Task inputs Start Marker

### src/rtl/adc_seq_pkg.sv
package adc_seq_pkg;
  typedef enum logic [1:0] {
    SQ_IDLE = 2'd0,
    SQ_WAIT = 2'd1,
    SQ_READ = 2'd2,
    SQ_GAP  = 2'd3
  } seq_state_t;
endpackage

### src/rtl/adc_fall_det.sv
module adc_fall_det (
  input  logic clk,
  input  logic rst_n,
  input  logic sig_i,
  output logic fall_o
);
  logic sig_q;

  always_ff @(posedge clk or negedge rst_n) begin
    if (!rst_n) sig_q <= 1'b0;
    else        sig_q <= sig_i;
  end

  // High in the cycle where the sampled level has just dropped
  assign fall_o = sig_q & ~sig_i;
endmodule

### src/rtl/adc_half_timer.sv
module adc_half_timer #(
  parameter int DIV_W = 8
) (
  input  logic             clk,
  input  logic             rst_n,
  input  logic             load_i,
  input  logic             run_i,
  input  logic [DIV_W-1:0] div_i,
  output logic             tick_o
);
  logic [DIV_W-1:0] lat_q;
  logic [DIV_W-1:0] cnt_q;

  assign tick_o = run_i && (cnt_q == lat_q - DIV_W'(1));

  always_ff @(posedge clk or negedge rst_n) begin
    if (!rst_n) begin
      lat_q <= DIV_W'(1);
      cnt_q <= '0;
    end else if (load_i) begin
      lat_q <= (div_i == '0) ? DIV_W'(1) : div_i;
      cnt_q <= '0;
    end else if (run_i) begin
      if (tick_o) cnt_q <= '0;
      else        cnt_q <= cnt_q + DIV_W'(1);
    end
  end
endmodule

### src/rtl/adc_shift_in.sv
module adc_shift_in #(
  parameter int W = 16
) (
  input  logic         clk,
  input  logic         rst_n,
  input  logic         clr_i,
  input  logic         shift_i,
  input  logic         bit_i,
  output logic [W-1:0] data_o
);
  logic [W-1:0] data_q;

  always_ff @(posedge clk or negedge rst_n) begin
    if (!rst_n)       data_q <= '0;
    else if (clr_i)   data_q <= '0;
    else if (shift_i) data_q <= {data_q[W-2:0], bit_i};
  end

  assign data_o = data_q;
endmodule

### src/rtl/adc_seq_ctrl.sv
module adc_seq_ctrl
  import adc_seq_pkg::*;
#(
  parameter int WORD_W = 16,
  parameter int BYTE_W = 8,
  parameter int DIV_W  = 8
) (
  input  logic              clk,
  input  logic              rst_n,
  input  logic              tick_i,
  input  logic [DIV_W-1:0]  div_i,
  input  logic              busy_i,
  input  logic              sdo_i,
  output logic              cnv_o,
  output logic              cs_n_o,
  output logic              rd_n_o,
  output logic              sclk_o,
  output logic              word_valid_o,
  output logic [WORD_W-1:0] word_o,
  output logic              overrun_o
);
  localparam int CNT_W = $clog2(WORD_W);
  localparam int SUB_W = $clog2(BYTE_W);

  seq_state_t       state_q;
  logic [CNT_W-1:0] bit_q;
  logic             sclk_q, cnv_q, cs_q, rd_q, valid_q, ovr_q;
  logic             busy_fall, half_tick, start_rd, shift_en;
  logic             last_bit, byte_end;

  adc_fall_det u_fall (
    .clk    (clk),
    .rst_n  (rst_n),
    .sig_i  (busy_i),
    .fall_o (busy_fall)
  );

  assign start_rd = (state_q == SQ_WAIT) && busy_fall;

  adc_half_timer #(.DIV_W(DIV_W)) u_timer (
    .clk    (clk),
    .rst_n  (rst_n),
    .load_i (start_rd),
    .run_i  ((state_q == SQ_READ) || (state_q == SQ_GAP)),
    .div_i  (div_i),
    .tick_o (half_tick)
  );

  // Capture on the second (falling) edge of each serial clock period
  assign shift_en = (state_q == SQ_READ) && half_tick && sclk_q;

  adc_shift_in #(.W(WORD_W)) u_shift (
    .clk     (clk),
    .rst_n   (rst_n),
    .clr_i   (start_rd),
    .shift_i (shift_en),
    .bit_i   (sdo_i),
    .data_o  (word_o)
  );

  assign last_bit = (bit_q == CNT_W'(WORD_W - 1));
  assign byte_end = (bit_q[SUB_W-1:0] == SUB_W'(BYTE_W - 1));

  always_ff @(posedge clk or negedge rst_n) begin
    if (!rst_n) begin
      state_q <= SQ_IDLE;
      bit_q   <= '0;
      sclk_q  <= 1'b0;
      cnv_q   <= 1'b0;
      cs_q    <= 1'b0;
      rd_q    <= 1'b0;
      valid_q <= 1'b0;
      ovr_q   <= 1'b0;
    end else begin
      cnv_q   <= 1'b0;
      valid_q <= 1'b0;
      ovr_q   <= tick_i && (state_q != SQ_IDLE);
      case (state_q)
        SQ_IDLE: begin
          if (tick_i) begin
            cnv_q   <= 1'b1;
            state_q <= SQ_WAIT;
          end
        end
        SQ_WAIT: begin
          if (busy_fall) begin
            cs_q    <= 1'b1;
            rd_q    <= 1'b1;
            bit_q   <= '0;
            state_q <= SQ_READ;
          end
        end
        SQ_READ: begin
          if (half_tick) begin
            if (!sclk_q) begin
              sclk_q <= 1'b1;
            end else begin
              sclk_q <= 1'b0;
              bit_q  <= bit_q + CNT_W'(1);
              if (last_bit) begin
                cs_q    <= 1'b0;
                rd_q    <= 1'b0;
                valid_q <= 1'b1;
                bit_q   <= '0;
                state_q <= SQ_IDLE;
              end else if (byte_end) begin
                state_q <= SQ_GAP;
              end
            end
          end
        end
        SQ_GAP: begin
          if (half_tick) state_q <= SQ_READ;
        end
        default: state_q <= SQ_IDLE;
      endcase
    end
  end

  assign cnv_o        = cnv_q;
  assign cs_n_o       = ~cs_q;
  assign rd_n_o       = ~rd_q;
  assign sclk_o       = sclk_q;
  assign word_valid_o = valid_q;
  assign overrun_o    = ovr_q;
endmodule

### config.mk
export PLATFORM = sky130hd
export DESIGN_NAME = adc_seq_ctrl
export DESIGN_NICKNAME = d
export VERILOG_FILES = /design/src/rtl/adc_seq_pkg.sv /design/src/rtl/adc_fall_det.sv /design/src/rtl/adc_half_timer.sv /design/src/rtl/adc_shift_in.sv /design/src/rtl/adc_seq_ctrl.sv
export SDC_FILE = /design/constraint.sdc
export NUM_CORES = 1
export LEC_CHECK = 0
export BUFFER_PORTS_ARGS = -buffer_cell sky130_fd_sc_hd__buf_2
export CAP_MARGIN = 15
export CORE_MARGIN = 2
export CORE_UTILIZATION = 23
export CTS_CLUSTER_DIAMETER = 200
export CTS_CLUSTER_SIZE = 40
export DETAILED_ROUTE_END_ITERATION = 12
export GPL_ROUTABILITY_DRIVEN = 0
export SYNTH_ARGS = -nofsm -noshare
export SYNTH_HDL_FRONTEND = slang
export SYNTH_SLANG_ARGS = --single-unit
### constraint.sdc
create_clock -name clk -period 2.61 [get_ports clk]
set_clock_uncertainty 0.1 [all_clocks]
set_input_delay 0.522 -clock clk [delete_from_list [all_inputs] [get_ports clk]]
set_output_delay 0.522 -clock clk [all_outputs]
set_load 0.005 [all_outputs]
After elaboration in Yosys (flattened, before gate mapping)
Cells that the tools add are included.
- register bits: 44
- input bits: 13
- output and inout port bits: 22
- add/sub/neg operators: 3
- eq/ne operators: 13
- multiplexer cells: 31
- bitwise gates (word level): 3
- reduce and logical (&&, ||, !) cells: 16
- operator list (cell ; number):
    2-to-1 mux 16 bit ; 2
    2-to-1 mux 8 bit ; 4
    2-to-1 mux 4 bit ; 4
    2-to-1 mux 2 bit ; 7
    inequality test 2 bit, second input constant ; 6
    2-to-1 mux 1 bit ; 11
    adder 8 x 1 -> 8 bit, second input constant ; 1
    equality test 8 bit ; 1
    zero test 8 bit ; 1
    case mux 2 bit (4 select lines) ; 1
    case mux 4 bit (2 select lines) ; 1
    nonzero test 2 bit ; 4
    subtractor 8 x 1 -> 8 bit, second input constant ; 1
    AND reduction 6 bit ; 1
    logical AND 1 bit ; 5
    AND reduction 5 bit ; 1
    adder 4 x 1 -> 4 bit, second input constant ; 1
    equality test 2 bit, second input constant ; 2
    equality test 4 bit, second input constant ; 1
    AND reduction 4 bit ; 1
    equality test 3 bit, second input constant ; 1
    inequality test 3 bit, second input constant ; 1
    equality test 2 x 1 -> 1 bit, second input constant ; 1
    zero test 2 bit ; 1
    5 further kinds ; 6

Longest topological paths before layout
- word-level depth: 7
- depth in mapped cells: 9
- depth with buffers taken out: 8

Hierarchy
From an unflattened synthesis, not the netlist that was laid out.
- cells, all modules: 214
- area total of the unflattened synthesis: 2282.2 µm²
- modules (own cells, without submodules) (module ; times used ; cells each ; area an instance (µm²) ; sequential area each (µm²)):
    adc_half_timer ; 1 ; 108 ; 1032.2 ; 401.6
    adc_shift_in ; 1 ; 52 ; 660.6 ; 400.4
    adc_seq_ctrl ; 1 ; 52 ; 550.5 ; 275.3
    adc_fall_det ; 1 ; 2 ; 38.8 ; 25.0

Worst setup path before layout
OpenSTA, ideal clock, no wires.
- kind: reg-to-reg
- start point: register u_timer.lat_q[0]
- end point: register bit_q[3]
- setup time: 0.121 ns
- data arrival time: 2.488 ns
- required time: 2.389 ns
- slack: -0.099 ns
- stages on the path, launching flop included: 9
- path buffers: 0
- clock period less this slack: 2.709 ns
- cells stage by stage: dfstp_2 -> inv_1 -> ha_1 -> or3b_1 -> or4_1 -> a211oi_2 -> o311ai_2 -> o41a_1 -> a22o_1
- longest elaborated chain between the ends: 5
- ends and longest elaborated chain (element ; RTL line ; text):
    start, declared ; adc_half_timer.sv:11 ; logic [DIV_W-1:0] lat_q;
    start signal, assigned ; adc_half_timer.sv:21 ; lat_q <= (div_i == '0) ? DIV_W'(1) : div_i;
    subtractor 8 x 1 -> 8 bit ; adc_half_timer.sv:14 ; assign tick_o = run_i && (cnt_q == lat_q - DIV_W'(1));
    equality test 8 bit ; adc_half_timer.sv:14 ;
    logical AND 1 bit ; adc_half_timer.sv:14 ;
    inequality test 2 bit (no line) ; n/a ;
    AND reduction 4 bit (no line) ; n/a ;
    end signal, assigned ; adc_seq_ctrl.sv:99 ; bit_q <= bit_q + CNT_W'(1);
    end, declared ; adc_seq_ctrl.sv:26 ; logic [CNT_W-1:0] bit_q;
No other way between the ends.
A chain may end at the register's enable or synchronous reset.

Final worst setup path
- start point: register u_timer.lat_q[1]
- end point: register bit_q[3]
Same word-level chain as after synthesis.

Task inputs End Marker

-- Exercise --
Only the lines from the one containing "logical AND 1 bit ; adc_half_timer.sv:14" to the end of the listing belong in the output, each reproduced exactly.

-- Answer space --
    logical AND 1 bit ; adc_half_timer.sv:14 ;
    inequality test 2 bit (no line) ; n/a ;
    AND reduction 4 bit (no line) ; n/a ;
    end signal, assigned ; adc_seq_ctrl.sv:99 ; bit_q <= bit_q + CNT_W'(1);
    end, declared ; adc_seq_ctrl.sv:26 ; logic [CNT_W-1:0] bit_q;
No other way between the ends.
A chain may end at the register's enable or synchronous reset.

Final worst setup path
- start point: register u_timer.lat_q[1]
- end point: register bit_q[3]
Same word-level chain as after synthesis.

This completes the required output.